From the first line to the last, please write out the data exactly.

Supplied material:

▼

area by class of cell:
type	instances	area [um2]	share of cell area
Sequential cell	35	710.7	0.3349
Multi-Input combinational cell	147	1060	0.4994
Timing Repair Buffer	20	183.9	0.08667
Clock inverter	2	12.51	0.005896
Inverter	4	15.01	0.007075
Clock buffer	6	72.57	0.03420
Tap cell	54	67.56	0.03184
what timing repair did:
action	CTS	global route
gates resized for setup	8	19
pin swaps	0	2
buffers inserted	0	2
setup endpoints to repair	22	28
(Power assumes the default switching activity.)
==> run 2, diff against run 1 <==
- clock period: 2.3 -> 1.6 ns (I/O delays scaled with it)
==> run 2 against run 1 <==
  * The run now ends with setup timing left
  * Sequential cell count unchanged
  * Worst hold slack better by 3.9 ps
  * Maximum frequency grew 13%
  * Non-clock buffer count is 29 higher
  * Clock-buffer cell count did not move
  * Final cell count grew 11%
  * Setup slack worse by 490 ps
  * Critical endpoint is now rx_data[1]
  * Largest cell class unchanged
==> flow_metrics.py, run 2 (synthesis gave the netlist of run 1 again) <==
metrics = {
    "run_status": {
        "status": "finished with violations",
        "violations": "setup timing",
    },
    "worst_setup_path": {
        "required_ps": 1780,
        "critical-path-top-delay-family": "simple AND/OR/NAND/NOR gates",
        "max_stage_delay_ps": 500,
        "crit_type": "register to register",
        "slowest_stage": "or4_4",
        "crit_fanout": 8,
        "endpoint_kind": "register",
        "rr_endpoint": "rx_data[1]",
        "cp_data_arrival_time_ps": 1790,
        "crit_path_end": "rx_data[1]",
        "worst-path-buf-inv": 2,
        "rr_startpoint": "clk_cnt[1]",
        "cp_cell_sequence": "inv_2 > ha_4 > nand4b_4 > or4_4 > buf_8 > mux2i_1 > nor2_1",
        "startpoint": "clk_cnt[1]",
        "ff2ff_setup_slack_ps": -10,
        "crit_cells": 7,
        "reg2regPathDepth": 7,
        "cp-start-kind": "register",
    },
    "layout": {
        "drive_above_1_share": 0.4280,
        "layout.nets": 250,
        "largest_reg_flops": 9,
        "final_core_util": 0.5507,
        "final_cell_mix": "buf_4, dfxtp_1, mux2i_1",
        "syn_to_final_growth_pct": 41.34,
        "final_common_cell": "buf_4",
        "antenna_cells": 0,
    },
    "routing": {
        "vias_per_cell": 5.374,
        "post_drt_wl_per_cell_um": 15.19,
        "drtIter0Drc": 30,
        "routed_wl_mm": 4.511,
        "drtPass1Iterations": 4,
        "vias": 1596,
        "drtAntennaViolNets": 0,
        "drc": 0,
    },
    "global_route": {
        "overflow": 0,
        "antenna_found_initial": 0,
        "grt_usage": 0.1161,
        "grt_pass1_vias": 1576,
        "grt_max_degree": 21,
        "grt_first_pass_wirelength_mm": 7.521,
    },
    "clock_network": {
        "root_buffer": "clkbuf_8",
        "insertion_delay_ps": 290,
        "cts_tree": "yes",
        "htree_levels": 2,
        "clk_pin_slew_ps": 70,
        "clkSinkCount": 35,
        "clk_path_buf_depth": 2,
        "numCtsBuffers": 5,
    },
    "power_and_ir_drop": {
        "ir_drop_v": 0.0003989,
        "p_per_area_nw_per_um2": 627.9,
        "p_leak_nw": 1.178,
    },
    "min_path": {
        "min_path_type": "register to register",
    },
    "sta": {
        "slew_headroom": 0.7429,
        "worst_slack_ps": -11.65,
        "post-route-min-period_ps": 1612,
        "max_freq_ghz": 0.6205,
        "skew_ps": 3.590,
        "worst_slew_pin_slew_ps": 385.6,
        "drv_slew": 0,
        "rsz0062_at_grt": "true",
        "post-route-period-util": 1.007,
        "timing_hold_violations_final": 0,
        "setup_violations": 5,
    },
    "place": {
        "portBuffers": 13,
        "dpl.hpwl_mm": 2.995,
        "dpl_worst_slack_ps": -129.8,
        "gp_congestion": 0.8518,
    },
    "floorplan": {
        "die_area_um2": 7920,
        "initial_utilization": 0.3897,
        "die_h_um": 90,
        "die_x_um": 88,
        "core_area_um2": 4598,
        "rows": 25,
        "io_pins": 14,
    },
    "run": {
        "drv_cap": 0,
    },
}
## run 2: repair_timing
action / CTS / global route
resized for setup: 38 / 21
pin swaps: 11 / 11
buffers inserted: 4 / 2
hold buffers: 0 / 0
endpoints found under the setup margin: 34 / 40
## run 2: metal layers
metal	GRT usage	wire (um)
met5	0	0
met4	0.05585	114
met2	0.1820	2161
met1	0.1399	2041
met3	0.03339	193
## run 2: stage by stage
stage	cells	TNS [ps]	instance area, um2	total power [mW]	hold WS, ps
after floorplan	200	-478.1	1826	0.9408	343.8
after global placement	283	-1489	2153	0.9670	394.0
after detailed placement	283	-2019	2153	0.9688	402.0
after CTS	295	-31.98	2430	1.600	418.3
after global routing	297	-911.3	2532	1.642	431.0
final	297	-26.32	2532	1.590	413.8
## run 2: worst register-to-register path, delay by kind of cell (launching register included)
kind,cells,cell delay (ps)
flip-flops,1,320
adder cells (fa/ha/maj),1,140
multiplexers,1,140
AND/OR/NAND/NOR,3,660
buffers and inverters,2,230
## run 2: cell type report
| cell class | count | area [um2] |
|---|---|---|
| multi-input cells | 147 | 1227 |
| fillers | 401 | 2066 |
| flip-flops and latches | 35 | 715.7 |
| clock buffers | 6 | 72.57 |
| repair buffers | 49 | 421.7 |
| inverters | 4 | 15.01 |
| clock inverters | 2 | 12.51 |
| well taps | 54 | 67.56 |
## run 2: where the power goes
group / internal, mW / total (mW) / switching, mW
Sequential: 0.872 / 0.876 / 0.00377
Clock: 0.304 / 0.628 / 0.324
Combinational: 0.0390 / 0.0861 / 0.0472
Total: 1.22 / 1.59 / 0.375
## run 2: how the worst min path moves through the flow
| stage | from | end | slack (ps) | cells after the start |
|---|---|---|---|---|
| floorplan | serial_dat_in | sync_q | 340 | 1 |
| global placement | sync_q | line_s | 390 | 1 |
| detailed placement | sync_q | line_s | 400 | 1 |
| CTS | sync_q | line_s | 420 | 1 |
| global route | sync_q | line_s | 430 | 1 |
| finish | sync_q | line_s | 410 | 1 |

▲

Answer to this problem:
area by class of cell:
type	instances	area [um2]	share of cell area
Sequential cell	35	710.7	0.3349
Multi-Input combinational cell	147	1060	0.4994
Timing Repair Buffer	20	183.9	0.08667
Clock inverter	2	12.51	0.005896
Inverter	4	15.01	0.007075
Clock buffer	6	72.57	0.03420
Tap cell	54	67.56	0.03184
what timing repair did:
action	CTS	global route
gates resized for setup	8	19
pin swaps	0	2
buffers inserted	0	2
setup endpoints to repair	22	28
(Power assumes the default switching activity.)
==> run 2, diff against run 1 <==
- clock period: 2.3 -> 1.6 ns (I/O delays scaled with it)
==> run 2 against run 1 <==
  * The run now ends with setup timing left
  * Sequential cell count unchanged
  * Worst hold slack better by 3.9 ps
  * Maximum frequency grew 13%
  * Non-clock buffer count is 29 higher
  * Clock-buffer cell count did not move
  * Final cell count grew 11%
  * Setup slack worse by 490 ps
  * Critical endpoint is now rx_data[1]
  * Largest cell class unchanged
==> flow_metrics.py, run 2 (synthesis gave the netlist of run 1 again) <==
metrics = {
    "run_status": {
        "status": "finished with violations",
        "violations": "setup timing",
    },
    "worst_setup_path": {
        "required_ps": 1780,
        "critical-path-top-delay-family": "simple AND/OR/NAND/NOR gates",
        "max_stage_delay_ps": 500,
        "crit_type": "register to register",
        "slowest_stage": "or4_4",
        "crit_fanout": 8,
        "endpoint_kind": "register",
        "rr_endpoint": "rx_data[1]",
        "cp_data_arrival_time_ps": 1790,
        "crit_path_end": "rx_data[1]",
        "worst-path-buf-inv": 2,
        "rr_startpoint": "clk_cnt[1]",
        "cp_cell_sequence": "inv_2 > ha_4 > nand4b_4 > or4_4 > buf_8 > mux2i_1 > nor2_1",
        "startpoint": "clk_cnt[1]",
        "ff2ff_setup_slack_ps": -10,
        "crit_cells": 7,
        "reg2regPathDepth": 7,
        "cp-start-kind": "register",
    },
    "layout": {
        "drive_above_1_share": 0.4280,
        "layout.nets": 250,
        "largest_reg_flops": 9,
        "final_core_util": 0.5507,
        "final_cell_mix": "buf_4, dfxtp_1, mux2i_1",
        "syn_to_final_growth_pct": 41.34,
        "final_common_cell": "buf_4",
        "antenna_cells": 0,
    },
    "routing": {
        "vias_per_cell": 5.374,
        "post_drt_wl_per_cell_um": 15.19,
        "drtIter0Drc": 30,
        "routed_wl_mm": 4.511,
        "drtPass1Iterations": 4,
        "vias": 1596,
        "drtAntennaViolNets": 0,
        "drc": 0,
    },
    "global_route": {
        "overflow": 0,
        "antenna_found_initial": 0,
        "grt_usage": 0.1161,
        "grt_pass1_vias": 1576,
        "grt_max_degree": 21,
        "grt_first_pass_wirelength_mm": 7.521,
    },
    "clock_network": {
        "root_buffer": "clkbuf_8",
        "insertion_delay_ps": 290,
        "cts_tree": "yes",
        "htree_levels": 2,
        "clk_pin_slew_ps": 70,
        "clkSinkCount": 35,
        "clk_path_buf_depth": 2,
        "numCtsBuffers": 5,
    },
    "power_and_ir_drop": {
        "ir_drop_v": 0.0003989,
        "p_per_area_nw_per_um2": 627.9,
        "p_leak_nw": 1.178,
    },
    "min_path": {
        "min_path_type": "register to register",
    },
    "sta": {
        "slew_headroom": 0.7429,
        "worst_slack_ps": -11.65,
        "post-route-min-period_ps": 1612,
        "max_freq_ghz": 0.6205,
        "skew_ps": 3.590,
        "worst_slew_pin_slew_ps": 385.6,
        "drv_slew": 0,
        "rsz0062_at_grt": "true",
        "post-route-period-util": 1.007,
        "timing_hold_violations_final": 0,
        "setup_violations": 5,
    },
    "place": {
        "portBuffers": 13,
        "dpl.hpwl_mm": 2.995,
        "dpl_worst_slack_ps": -129.8,
        "gp_congestion": 0.8518,
    },
    "floorplan": {
        "die_area_um2": 7920,
        "initial_utilization": 0.3897,
        "die_h_um": 90,
        "die_x_um": 88,
        "core_area_um2": 4598,
        "rows": 25,
        "io_pins": 14,
    },
    "run": {
        "drv_cap": 0,
    },
}
## run 2: repair_timing
action / CTS / global route
resized for setup: 38 / 21
pin swaps: 11 / 11
buffers inserted: 4 / 2
hold buffers: 0 / 0
endpoints found under the setup margin: 34 / 40
## run 2: metal layers
metal	GRT usage	wire (um)
met5	0	0
met4	0.05585	114
met2	0.1820	2161
met1	0.1399	2041
met3	0.03339	193
## run 2: stage by stage
stage	cells	TNS [ps]	instance area, um2	total power [mW]	hold WS, ps
after floorplan	200	-478.1	1826	0.9408	343.8
after global placement	283	-1489	2153	0.9670	394.0
after detailed placement	283	-2019	2153	0.9688	402.0
after CTS	295	-31.98	2430	1.600	418.3
after global routing	297	-911.3	2532	1.642	431.0
final	297	-26.32	2532	1.590	413.8
## run 2: worst register-to-register path, delay by kind of cell (launching register included)
kind,cells,cell delay (ps)
flip-flops,1,320
adder cells (fa/ha/maj),1,140
multiplexers,1,140
AND/OR/NAND/NOR,3,660
buffers and inverters,2,230
## run 2: cell type report
| cell class | count | area [um2] |
|---|---|---|
| multi-input cells | 147 | 1227 |
| fillers | 401 | 2066 |
| flip-flops and latches | 35 | 715.7 |
| clock buffers | 6 | 72.57 |
| repair buffers | 49 | 421.7 |
| inverters | 4 | 15.01 |
| clock inverters | 2 | 12.51 |
| well taps | 54 | 67.56 |
## run 2: where the power goes
group / internal, mW / total (mW) / switching, mW
Sequential: 0.872 / 0.876 / 0.00377
Clock: 0.304 / 0.628 / 0.324
Combinational: 0.0390 / 0.0861 / 0.0472
Total: 1.22 / 1.59 / 0.375
## run 2: how the worst min path moves through the flow
| stage | from | end | slack (ps) | cells after the start |
|---|---|---|---|---|
| floorplan | serial_dat_in | sync_q | 340 | 1 |
| global placement | sync_q | line_s | 390 | 1 |
| detailed placement | sync_q | line_s | 400 | 1 |
| CTS | sync_q | line_s | 420 | 1 |
| global route | sync_q | line_s | 430 | 1 |
| finish | sync_q | line_s | 410 | 1 |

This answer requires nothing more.